あらかじめ処理する量がわかっているときは、random.choices()をおすすめします。
jupyter notebookなら、セルの初めに「%%time」で処理時間が測れます。
偏りのあるサイコロ
本題のいかさまサイコロを作成します。
random.choices()のパラメーターweightsを設定します。
偶数の出目[2, 4, 6]に重みを、1より大きくしてみます。
numpy配列では、[1, 3, 5]なので注意してください。
img = np.zeros([6, 6, 10000])
random.seed(0)
Dice = [0, 1, 2, 3, 4, 5]
for j in range(10000):
dice1 = random.choices(Dice, weights=[1, 1.2, 1, 1.5, 1, 1.3], k=5000)
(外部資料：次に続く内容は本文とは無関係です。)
Source: an optimization exercise on an open RTL-to-GDS flow (aim: small area and few clock cycles). Production flows keep margins and buffers that such runs may drop. In this exercise RTL edits were held to simulation tests only and were not proved equivalent to the original. Power is estimated from default activity; no workload was simulated.

==> job 5360 <==
Design tdc_calc, start of the top module:
module tdc_calc (
    input  wire        clk,
    input  wire        rst,           
    input  wire        cmd_valid,
    output wire        cmd_ready,
    input  wire [1:0]  cmd_op,        
    input  wire [23:0] cmd_s1,        
    input  wire [23:0] cmd_s2,        
    input  wire [31:0] cmd_r,         
    input  wire [20:0] cmd_k_start,   
    input  wire [20:0] cmd_k_stop,    
    output reg         cal_done,
    output reg         cal_pass,
    output wire [31:0] gain,
    output wire [15:0] offset,
    output wire [31:0] m1,
    output wire [31:0] m2,
    output reg         res_done,
    output wire [47:0] value,
    output wire [31:0] vmin,
    output wire [31:0] vmax,
    output wire        order_rev,
    output wire        below_res,
    output wire [15:0] shots,
    output wire [15:0] rev
);
clock: 30.0 ns
lec_check: 0
cap_margin: 20
cell_pad_in_sites_detail_placement: 2
cell_pad_in_sites_global_placement: 2
core_margin: 2
core_utilization: 30
slew_margin: 20
synth_hierarchical: 1
synth_minimum_keep_size: 0
run.sh (not shown) runs the stock make flow with config.mk's settings and CLKGATE_MAP_FILE= SYNTH_SCRIPT=/design/flow/synth_recipe.tcl, a recipe that flattens the netlist after the stock synthesis.
==> job 1386: changes against job 5360 <==
- CTS_BUF_LIST: default -> sky130_fd_sc_hd__clkbuf_4
==> flow_metrics.py <==
metrics = {
    "drt": {
        "wl_per_cell_um": 34.1,
    },
    "global_routing": {
        "track_usage_pct": 28.4,
    },
    "status": {
        "status": "finished clean",
    },
    "cts": {
        "path_clk_slew_ns": 0.06,
    },
}
-- figures above: job 5360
dice2 = random.choices(Dice, weights=[1, 1.2, 1, 1.5, 1, 1.3], k=5000)
for i in range(5000):
img[dice1[i], dice2[i], j] += 1
print(img[:, :, 0])
plt.imshow(img[:, :, 0], cmap='Greys')
[[104. 116. 100. 164. 101. 133.]
[114. 133. 118. 163. 116. 145.]
[102. 125. 109. 145. 116. 153.]
[150. 199. 152. 236. 177. 175.]
[103. 143. 89. 158. 88. 138.]
[131. 159. 145. 211. 120. 169.]]
これは、視覚的にも偏りがあることがわかります。
統計値とヒストグラムでも確認してみましょう。
結果のみを掲載しますので、コードは前述を確認ください。
count 360000.000000
mean 138.888889
std 33.977592
min 60.000000
25% 113.000000
50% 134.000000
75% 159.000000
max 291.000000
dtype: float64
結果は、平均値(mean)138.888889 ± 標準偏差(std)33.977592
出目のバラツキは大きくなっていますが、平均値は同じです。
すごく出る目(159回以上)が増え、あまり出ない目(113回以下)も増えています。
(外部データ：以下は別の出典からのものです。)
This is an optimization exercise on Yosys and OpenROAD, whose aim is small area, a short achievable clock period and few clock cycles per item, not a production implementation. The RTL was checked by simulation tests, not by an equivalence proof against the original design.

## lk7_svf
module lk7_svf (
    input  wire        clk,
    input  wire        rst,
    input  wire        in_valid,
    output wire        in_ready,
    input  wire        in_ch,
    input  wire        in_clr,
    input  wire [1:0]  in_mode,
    input  wire [1:0]  in_nsec,
    input  wire [31:0] in_x,
    input  wire [31:0] in_a1,
    input  wire [31:0] in_a2,
    input  wire [31:0] in_a3,
    input  wire [31:0] in_k,
    output wire        out_valid,
    output wire [31:0] out_y
);
==> flow/config.mk <==
export PLATFORM = sky130hd
export DESIGN_NAME = lk7_svf
export DESIGN_NICKNAME = lk7_svf
export VERILOG_FILES = /design/flow/design.v
export SDC_FILE = /design/flow/constraint.sdc
export NUM_CORES = 4
export LEC_CHECK = 0
export ABC_AREA = 1
export CAP_MARGIN = 20
export CORE_MARGIN = 2
export CORE_UTILIZATION = 40
export PLACE_DENSITY = 0.6
export SLEW_MARGIN = 20
==> flow/constraint.sdc <==
create_clock -name core_clock -period 20.0 [get_ports {clk}]
set_input_delay 4.0000 -clock core_clock [delete_from_list [all_inputs] [get_ports {clk}]]
set_output_delay 4.0000 -clock core_clock [all_outputs]
set_load 0.01 [all_outputs]
standard.sh (not shown) runs the stock make flow with config.mk's settings and CLKGATE_MAP_FILE= SYNTH_SCRIPT=/design/flow/synth_recipe.tcl, a recipe that flattens the netlist after the stock synthesis.
==> flow/flow/run.sh <==
#!/bin/bash
# Own flow: the standard layout (standard.sh) unchanged, except that
# OpenROAD's repair_timing is asked to keep SETUP_SLACK_MARGIN ns of setup
# slack at the design's clock, so that it sizes the critical paths for a
# shorter achieved period.  Clock, constraints and steps are the standard ones.
set -euo pipefail
export SETUP_SLACK_MARGIN=11
bash standard.sh > standard.log 2>&1
Testbench counts at the start, summed over its fixed seeds: cycles 35,549, items 9,600.
Change:
==> flow/flow/run.sh (replaced) <==
#!/bin/bash
# Own flow: the standard layout (standard.sh) unchanged, except that
# - OpenROAD's repair_timing is asked to keep SETUP_SLACK_MARGIN ns of setup
#   slack at the design's clock, so that it sizes the critical paths for a
#   shorter achieved period;
# - every port is still buffered, with a small buffer (buf_2).
# Clock, constraints and steps are the standard ones.
set -euo pipefail
export SETUP_SLACK_MARGIN=11.2
export BUFFER_PORTS_ARGS="-buffer_cell sky130_fd_sc_hd__buf_2"
bash standard.sh > standard.log 2>&1
What happened:
- cell count is higher slightly
- clock-buffer cell count falls by 1
- fmax goes up slightly
- global-route usage is about the same
- worst setup slack gets better by 0.11 ns
- clock skew went down by 0.040 ns
Change:
- GPL_ROUTABILITY_DRIVEN: unset -> 0
- PLACE_DENSITY: 0.6 -> 0.7
Result: The new run finished clean. Non-clock buffer count came out lower by 148. Routed wire length drops by roughly a tenth. Area after synthesis does not change. Synthesized cell count does not change. Via count goes down slightly. Cell count goes down slightly. Flip-flop and latch count does not change. Design area decreases by a few percent. Die area is unchanged. Clock-buffer cell count is lower by 1.
Change:
--- a/flow/flow/run.sh
+++ b/flow/flow/run.sh
@@ -9 +9 @@
-export SETUP_SLACK_MARGIN=11.2
+export SETUP_SLACK_MARGIN=11
- CAP_MARGIN: 20 -> 10
- GPL_ROUTABILITY_DRIVEN: 0 -> unset
- PLACE_DENSITY: 0.7 -> 0.6
- SLEW_MARGIN: 20 -> 10
After rerunning: The changed run ran to the end with no violations. Global-route usage went up by 3.1 points. Die area stays the same. Utilization rose by 0.41 points. Wire length increases by a little under a tenth. Count of clock-buffer cells in the layout falls by 4. Sequential share of layout area goes down by 0.12 points. Via count hardly moves. Non-clock buffer count increases by 50. Cell count is higher slightly.
Change:
- CAP_MARGIN: 10 -> 20
- GPL_ROUTABILITY_DRIVEN: unset -> 0
- PLACE_DENSITY: 0.6 -> 0.7
- SLEW_MARGIN: 10 -> 20
Non-clock buffer count fell by 103; global-route usage fell by 3.4 points.
Change:
- GPL_ROUTABILITY_DRIVEN: 0 -> unset
- PLACE_DENSITY: 0.7 -> 0.6
Effect: Die area is unchanged. Synthesized cell count stays the same. Design area rose by about 1.5%. Setup slack gets better by 0.068 ns. Via count rose by about 0.3%. Hold slack gets better by 0.0089 ns.

========
lk7_svf, a different RTL version from the one above (not shown whole).
Size in the first run: ~200 I/O pins.
make LEC_CHECK=0 ABC_AREA=1 CAP_MARGIN=20 CORE_MARGIN=2 CORE_UTILIZATION=40 PLACE_DENSITY=0.6 SLEW_MARGIN=20 finish   # period 20.0 ns
run.sh (not shown) runs the stock make flow with config.mk's settings and CLKGATE_MAP_FILE= SYNTH_SCRIPT=/design/flow/synth_recipe.tcl, a recipe that flattens the netlist after the stock synthesis.
Stock flow here: none of the scripts above is used.
Testbench counts at the start, summed over its fixed seeds: cycles 35,549, items 9,600.
Rerun with:
ABC_AREA = unset   (was 1)
ABC_CLOCK_PERIOD_IN_PS = 6000   (was unset)
Result: Worst setup slack got worse by 1.1 ns; core utilization hardly moves; sequential share of layout area goes down by 0.35 points.

========
Another version of the RTL of lk7_svf (not shown whole).
Size in the first run: about 12000 cells after synthesis, roughly 690 flip-flops, about 0.090 mm2 of cells after synthesis.
Settings: LEC_CHECK=0, ABC_AREA=1, CAP_MARGIN=20, CORE_MARGIN=2, CORE_UTILIZATION=40, PLACE_DENSITY=0.6, SLEW_MARGIN=20; clock period 20.0 ns.
standard.sh (not shown) runs the stock make flow with config.mk's settings and CLKGATE_MAP_FILE= SYNTH_SCRIPT=/design/flow/synth_recipe.tcl, a recipe that flattens the netlist after the stock synthesis.
==> flow/flow/run.sh <==
#!/bin/bash
# Own flow: the standard layout (standard.sh) unchanged, except that
# OpenROAD's repair_timing is asked to keep SETUP_SLACK_MARGIN ns of setup
# slack at the design's clock, so that it sizes the critical paths for a
# shorter achieved period.  Clock, constraints and steps are the standard ones.
set -euo pipefail
export SETUP_SLACK_MARGIN=11
bash standard.sh > standard.log 2>&1
The baseline passed the timing, DRC and antenna checks.
Testbench counts at the start, summed over its fixed seeds: cycles 35,549, items 9,600.
Rerun with:
==> flow/run.sh (new file) <==
#!/bin/bash
# synth_recipe.tcl (not shown) runs the flow's synth.tcl, then flattens the netlist and writes it again
# the make line also repeats each setting of config.mk as NAME=value (left out here)
make -C /OpenROAD-flow-scripts/flow DESIGN_CONFIG=/design/flow/config.mk WORK_HOME=/design/flow/orfs CLKGATE_MAP_FILE= SYNTH_SCRIPT=/design/flow/synth_recipe.tcl finish
removed: flow/flow/run.sh
removed: flow/standard.sh
Outcome:
- setup slack degrades by 3.3 ns
- die area does not change
- hold slack hardly moves
- utilization went down by 2.8 points
- area after synthesis does not change
- clock-buffer cell count went up by 7
- global-route usage went down by 1.8 points
- final cell count went down slightly
- routed wire length went down by a little under a tenth

re-timing with driven ports:
The flow's constraints put no driver on any port. The routed layouts listed below were extracted and timed again, unchanged, in two steps.
Step 1: set_driving_cell puts a clkbuf_16 on clk and a buf_2 on each other input, an assumption about the parent block.
Step 2 adds t to the input delays and takes it off the output delays; t is the mean of the earliest and latest rising clock arrival at the registers after step 1. Input paths then give back, and output paths get back, about the clock's delay inside the block.
a / b / c = no drivers / after step 1 / after step 2; a / b = the first two.
| run | shift t [ns] | setup slack, ns | worst data-port slew with drivers (ns) |
|---|---|---|---|
| the first run of note 1 | 0.835 | 11.150 / 11.150 / 11.150 | 0.06 |
| the second run of note 1 | 0.816 | 11.265 / 11.265 / 11.265 | 0.06 |
| the third run of note 1 | 0.840 | 11.224 / 11.224 / 11.224 | 0.05 |
| the fourth run of note 1 | 0.836 | 10.934 / 10.934 / 10.934 | 0.07 |
| the fifth run of note 1 | 0.828 | 11.023 / 11.023 / 11.023 | 0.05 |
| the sixth run of note 1 | 0.824 | 11.091 / 11.091 / 11.091 | 0.07 |
| the first run of note 2 | 0.857 | 3.040 / 3.040 / 3.040 | 0.08 |
| the second run of note 2 | 0.867 | 1.903 / 1.903 / 1.903 | 0.11 |
| the first run of note 3 | 0.885 | 10.998 / 10.998 / 10.998 | 0.18 |
| the second run of note 3 | 0.869 | 7.743 / 7.743 / 7.743 | 0.13 |
After both steps setup and hold are still met in every run listed.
weightsなしとweightsありのグラフを重ねてみると、違いがよくわかります。
plt.figure()
plt.hist(img_dice, bins=106, alpha=0.3, color='r') # weightsなし
plt.hist(img_dice_weights, bins=231, alpha=0.3, color='b') # weightsあり
plt.show()
weightsなしが赤。weightsありが青。
平均値は同じですが、バラツキの大きさがまったく違っています。
グラフを使った視覚化は効果的ですが、作り方次第でまったく違う印象を与えることになります。
また、実は平均値は使用する乱数の数によって決定しています。
均等な出目であれば1マスに139回×36マスですが、どんなに出目が偏っていても、各マスの合計は同じ5000回なので、平均値は139回になります。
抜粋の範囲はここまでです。